Magnetic field regulation of mouse bone marrow mesenchymal stem cell behaviours on TiO2 nanotubes via surface potential mediated by Terfenol-D/P(VDF-TrFE) film

Abstract

It is challenging to match the mutual interactions between implant and host because the biomaterials usually cannot actively adjust their performance to the changing microenvironment. Surface potential is one of the critical factors affecting the bioactivity of biomaterials, but it is difficult to be directly controlled in vivo. Magnetic stimulation has attracted much attention due to its deep penetrability, good reliability, and convenient operability. Here, titanium dioxide (TiO₂) nanotubes and Terfenol-D/P(VDF-TrFE) composite film are prepared by anodic oxidation and solution casting methods on opposite sides of a titanium sheet, respectively. Terfenol-D magnetostrictive microparticles deform under a magnetic field, generating surface potential on the P(VDF-TrFE) piezoelectric matrix through magneto-electric coupling. Correspondingly, equal opposite charges are induced on the surface of TiO₂ nanotubes.

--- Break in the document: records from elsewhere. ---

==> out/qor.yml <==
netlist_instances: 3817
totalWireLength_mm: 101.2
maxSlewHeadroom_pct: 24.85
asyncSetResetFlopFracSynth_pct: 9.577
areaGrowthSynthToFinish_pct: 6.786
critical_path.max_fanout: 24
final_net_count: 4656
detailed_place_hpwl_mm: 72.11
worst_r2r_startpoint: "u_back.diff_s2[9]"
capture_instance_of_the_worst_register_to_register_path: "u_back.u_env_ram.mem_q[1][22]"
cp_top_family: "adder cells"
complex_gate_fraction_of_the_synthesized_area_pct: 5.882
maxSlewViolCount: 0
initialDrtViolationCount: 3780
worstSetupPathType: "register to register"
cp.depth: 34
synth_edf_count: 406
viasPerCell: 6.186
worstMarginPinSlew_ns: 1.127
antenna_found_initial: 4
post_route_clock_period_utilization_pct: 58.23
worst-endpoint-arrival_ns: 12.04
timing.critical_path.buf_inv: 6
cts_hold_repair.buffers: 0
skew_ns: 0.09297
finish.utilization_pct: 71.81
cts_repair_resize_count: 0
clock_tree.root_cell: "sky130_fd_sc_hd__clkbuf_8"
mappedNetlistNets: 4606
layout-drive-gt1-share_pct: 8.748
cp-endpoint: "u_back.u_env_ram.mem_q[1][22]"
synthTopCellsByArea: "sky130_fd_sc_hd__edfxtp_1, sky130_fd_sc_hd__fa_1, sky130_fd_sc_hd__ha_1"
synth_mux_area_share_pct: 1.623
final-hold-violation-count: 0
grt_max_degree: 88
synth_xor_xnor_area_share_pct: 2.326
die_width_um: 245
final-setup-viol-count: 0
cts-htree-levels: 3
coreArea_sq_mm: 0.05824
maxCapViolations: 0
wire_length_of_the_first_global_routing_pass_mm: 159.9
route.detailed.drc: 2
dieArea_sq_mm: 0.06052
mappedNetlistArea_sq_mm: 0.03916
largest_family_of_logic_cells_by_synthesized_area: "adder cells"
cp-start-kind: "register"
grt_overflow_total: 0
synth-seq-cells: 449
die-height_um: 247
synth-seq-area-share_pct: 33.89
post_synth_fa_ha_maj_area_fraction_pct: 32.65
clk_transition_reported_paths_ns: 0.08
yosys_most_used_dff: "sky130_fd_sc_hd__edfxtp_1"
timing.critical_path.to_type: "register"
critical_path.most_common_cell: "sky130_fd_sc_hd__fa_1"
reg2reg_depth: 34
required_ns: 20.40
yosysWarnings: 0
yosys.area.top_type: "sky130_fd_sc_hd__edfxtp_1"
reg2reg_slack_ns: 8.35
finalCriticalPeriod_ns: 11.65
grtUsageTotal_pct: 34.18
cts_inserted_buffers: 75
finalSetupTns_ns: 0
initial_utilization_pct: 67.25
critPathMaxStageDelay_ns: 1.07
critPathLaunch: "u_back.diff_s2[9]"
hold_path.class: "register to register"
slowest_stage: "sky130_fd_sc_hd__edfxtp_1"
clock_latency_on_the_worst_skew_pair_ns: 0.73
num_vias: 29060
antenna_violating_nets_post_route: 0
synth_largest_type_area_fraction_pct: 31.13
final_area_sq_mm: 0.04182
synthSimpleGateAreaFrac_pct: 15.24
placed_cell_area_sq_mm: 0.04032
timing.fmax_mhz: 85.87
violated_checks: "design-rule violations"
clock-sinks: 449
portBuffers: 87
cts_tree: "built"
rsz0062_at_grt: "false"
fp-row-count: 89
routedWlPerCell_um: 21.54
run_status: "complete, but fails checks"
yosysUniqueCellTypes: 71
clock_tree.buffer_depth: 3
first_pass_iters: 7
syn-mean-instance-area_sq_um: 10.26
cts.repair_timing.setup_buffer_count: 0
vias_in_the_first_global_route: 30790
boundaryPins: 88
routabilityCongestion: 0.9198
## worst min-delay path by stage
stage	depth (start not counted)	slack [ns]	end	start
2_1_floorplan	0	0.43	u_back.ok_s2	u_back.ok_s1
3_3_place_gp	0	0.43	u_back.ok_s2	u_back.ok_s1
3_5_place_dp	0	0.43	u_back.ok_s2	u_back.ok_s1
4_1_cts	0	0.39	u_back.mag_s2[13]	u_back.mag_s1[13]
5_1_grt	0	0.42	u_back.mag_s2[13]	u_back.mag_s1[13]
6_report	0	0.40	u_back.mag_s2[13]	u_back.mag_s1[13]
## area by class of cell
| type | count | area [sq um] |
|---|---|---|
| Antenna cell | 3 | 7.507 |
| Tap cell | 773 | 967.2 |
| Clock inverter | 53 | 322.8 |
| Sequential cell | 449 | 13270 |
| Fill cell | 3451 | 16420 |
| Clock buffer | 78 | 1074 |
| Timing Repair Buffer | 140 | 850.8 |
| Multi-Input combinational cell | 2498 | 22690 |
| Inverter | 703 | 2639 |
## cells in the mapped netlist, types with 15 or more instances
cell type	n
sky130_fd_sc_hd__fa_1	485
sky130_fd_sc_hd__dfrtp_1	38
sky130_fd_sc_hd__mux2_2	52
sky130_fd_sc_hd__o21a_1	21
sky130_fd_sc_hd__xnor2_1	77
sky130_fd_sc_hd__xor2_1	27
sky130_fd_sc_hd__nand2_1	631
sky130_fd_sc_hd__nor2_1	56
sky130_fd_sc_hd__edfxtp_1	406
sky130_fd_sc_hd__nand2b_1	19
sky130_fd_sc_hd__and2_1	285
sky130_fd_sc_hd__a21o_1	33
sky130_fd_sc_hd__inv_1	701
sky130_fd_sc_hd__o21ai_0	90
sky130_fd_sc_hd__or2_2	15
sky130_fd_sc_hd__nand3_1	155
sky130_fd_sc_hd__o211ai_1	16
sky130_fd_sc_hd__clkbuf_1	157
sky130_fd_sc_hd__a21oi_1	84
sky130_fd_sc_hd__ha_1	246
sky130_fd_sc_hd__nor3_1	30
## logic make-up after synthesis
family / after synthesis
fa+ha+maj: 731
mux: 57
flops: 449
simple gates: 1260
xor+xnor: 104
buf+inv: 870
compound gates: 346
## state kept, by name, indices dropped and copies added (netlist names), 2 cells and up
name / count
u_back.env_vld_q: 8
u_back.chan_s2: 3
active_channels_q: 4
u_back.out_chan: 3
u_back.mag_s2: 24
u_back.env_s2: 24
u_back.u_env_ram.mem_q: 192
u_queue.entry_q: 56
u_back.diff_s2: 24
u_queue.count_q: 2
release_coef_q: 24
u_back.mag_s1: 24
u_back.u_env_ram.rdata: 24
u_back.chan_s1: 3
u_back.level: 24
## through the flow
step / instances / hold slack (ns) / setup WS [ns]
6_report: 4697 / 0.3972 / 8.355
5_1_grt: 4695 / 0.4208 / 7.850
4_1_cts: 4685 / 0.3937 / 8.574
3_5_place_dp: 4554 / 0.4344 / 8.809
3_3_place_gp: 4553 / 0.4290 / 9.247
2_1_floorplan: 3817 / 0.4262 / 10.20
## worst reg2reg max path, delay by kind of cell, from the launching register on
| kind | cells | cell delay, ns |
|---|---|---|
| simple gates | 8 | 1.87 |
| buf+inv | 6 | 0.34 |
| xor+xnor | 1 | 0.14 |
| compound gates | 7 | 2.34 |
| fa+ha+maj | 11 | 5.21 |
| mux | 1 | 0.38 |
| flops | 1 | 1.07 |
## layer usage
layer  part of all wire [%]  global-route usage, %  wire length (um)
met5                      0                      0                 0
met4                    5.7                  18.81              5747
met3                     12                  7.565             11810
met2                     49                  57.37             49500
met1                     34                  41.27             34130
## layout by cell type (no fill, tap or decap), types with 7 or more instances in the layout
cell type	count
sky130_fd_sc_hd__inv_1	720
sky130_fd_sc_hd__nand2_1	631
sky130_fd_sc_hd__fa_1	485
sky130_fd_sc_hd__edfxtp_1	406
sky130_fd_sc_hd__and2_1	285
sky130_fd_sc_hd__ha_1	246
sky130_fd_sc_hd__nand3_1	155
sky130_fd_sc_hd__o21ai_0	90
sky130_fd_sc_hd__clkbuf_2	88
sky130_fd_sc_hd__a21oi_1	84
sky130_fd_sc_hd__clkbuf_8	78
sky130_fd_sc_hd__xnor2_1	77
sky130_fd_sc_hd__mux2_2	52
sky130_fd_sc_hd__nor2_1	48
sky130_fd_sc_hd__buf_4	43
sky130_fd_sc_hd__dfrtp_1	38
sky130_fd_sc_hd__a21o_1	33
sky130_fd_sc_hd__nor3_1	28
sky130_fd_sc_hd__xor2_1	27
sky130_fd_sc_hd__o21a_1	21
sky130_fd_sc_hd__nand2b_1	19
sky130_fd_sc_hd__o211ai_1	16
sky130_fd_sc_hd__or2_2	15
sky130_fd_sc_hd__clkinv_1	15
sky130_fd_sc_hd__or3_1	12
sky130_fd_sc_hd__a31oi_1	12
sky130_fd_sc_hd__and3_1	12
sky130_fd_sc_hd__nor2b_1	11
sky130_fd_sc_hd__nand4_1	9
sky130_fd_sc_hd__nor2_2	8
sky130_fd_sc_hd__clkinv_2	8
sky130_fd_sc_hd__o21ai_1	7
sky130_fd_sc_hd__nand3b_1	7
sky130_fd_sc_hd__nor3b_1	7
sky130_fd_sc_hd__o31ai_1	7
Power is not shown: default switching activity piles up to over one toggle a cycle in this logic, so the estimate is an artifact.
--- src/hdl/pdw_pkg.sv ---
package pdw_pkg;

    localparam logic [7:0] CH_PERCENT = 8'h25;
    localparam logic [7:0] CH_PLUS    = 8'h2B;
    localparam logic [7:0] CH_SPACE   = 8'h20;

    localparam int unsigned MAX_RESULTS = 3;

    typedef enum logic [1:0] {
        PH_IDLE  = 2'd0,
        PH_PCT   = 2'd1,
        PH_DIGIT = 2'd2
    } phase_t;

    typedef struct packed {
        logic [7:0] in_byte;
        logic       end_of_message;
    } in_t;

    typedef struct packed {
        logic [7:0] out_byte;
        logic       run_last;
        logic       message_done;
    } out_t;

    // Results of one input transaction, handed from decoder to serializer.
    typedef struct packed {
        logic [MAX_RESULTS-1:0][7:0] bytes;
        logic [1:0]                  count;
        logic                        eom;
    } group_t;

    function automatic logic is_hex(input logic [7:0] c);
        return (c >= 8'd48 && c <= 8'd57) || (c >= 8'd97 && c <= 8'd102) ||
               (c >= 8'd65 && c <= 8'd70);
    endfunction

    function automatic logic [3:0] hex_val(input logic [7:0] c);
        logic [7:0] v;
        v = 8'd0;
        if (c >= 8'd48 && c <= 8'd57) begin
            v = c - 8'd48;
        end else if (c >= 8'd97 && c <= 8'd102) begin
            v = c - 8'd87;
        end else if (c >= 8'd65 && c <= 8'd70) begin
            v = c - 8'd55;
        end
        return v[3:0];
    endfunction

    function automatic logic keep_literal(input logic [7:0] v);
        return (v >= 8'd48 && v <= 8'd57) || (v >= 8'd97 && v <= 8'd122) ||
               (v >= 8'd65 && v <= 8'd90) || v == 8'h21 || v == 8'h24 ||
               (v >= 8'h26 && v <= 8'h2F) || v == 8'h3A || v == 8'h3B ||
               v == 8'h3D || v == 8'h3F || v == 8'h40 || v == 8'h5F;
    endfunction

endpackage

Stem cells cultured on TiO₂ nanotubes show that cell adhesion, proliferation, and differentiation abilities can be regulated by magnetic strength, which correlates with the absorption of charged proteins. Therefore, a cascade coupling of magnetic, mechanical, electric, biochemical, and cellular effects is established. This work demonstrates the feasibility of regulating the bioactivity of biomaterials in vivo through a magnetic field.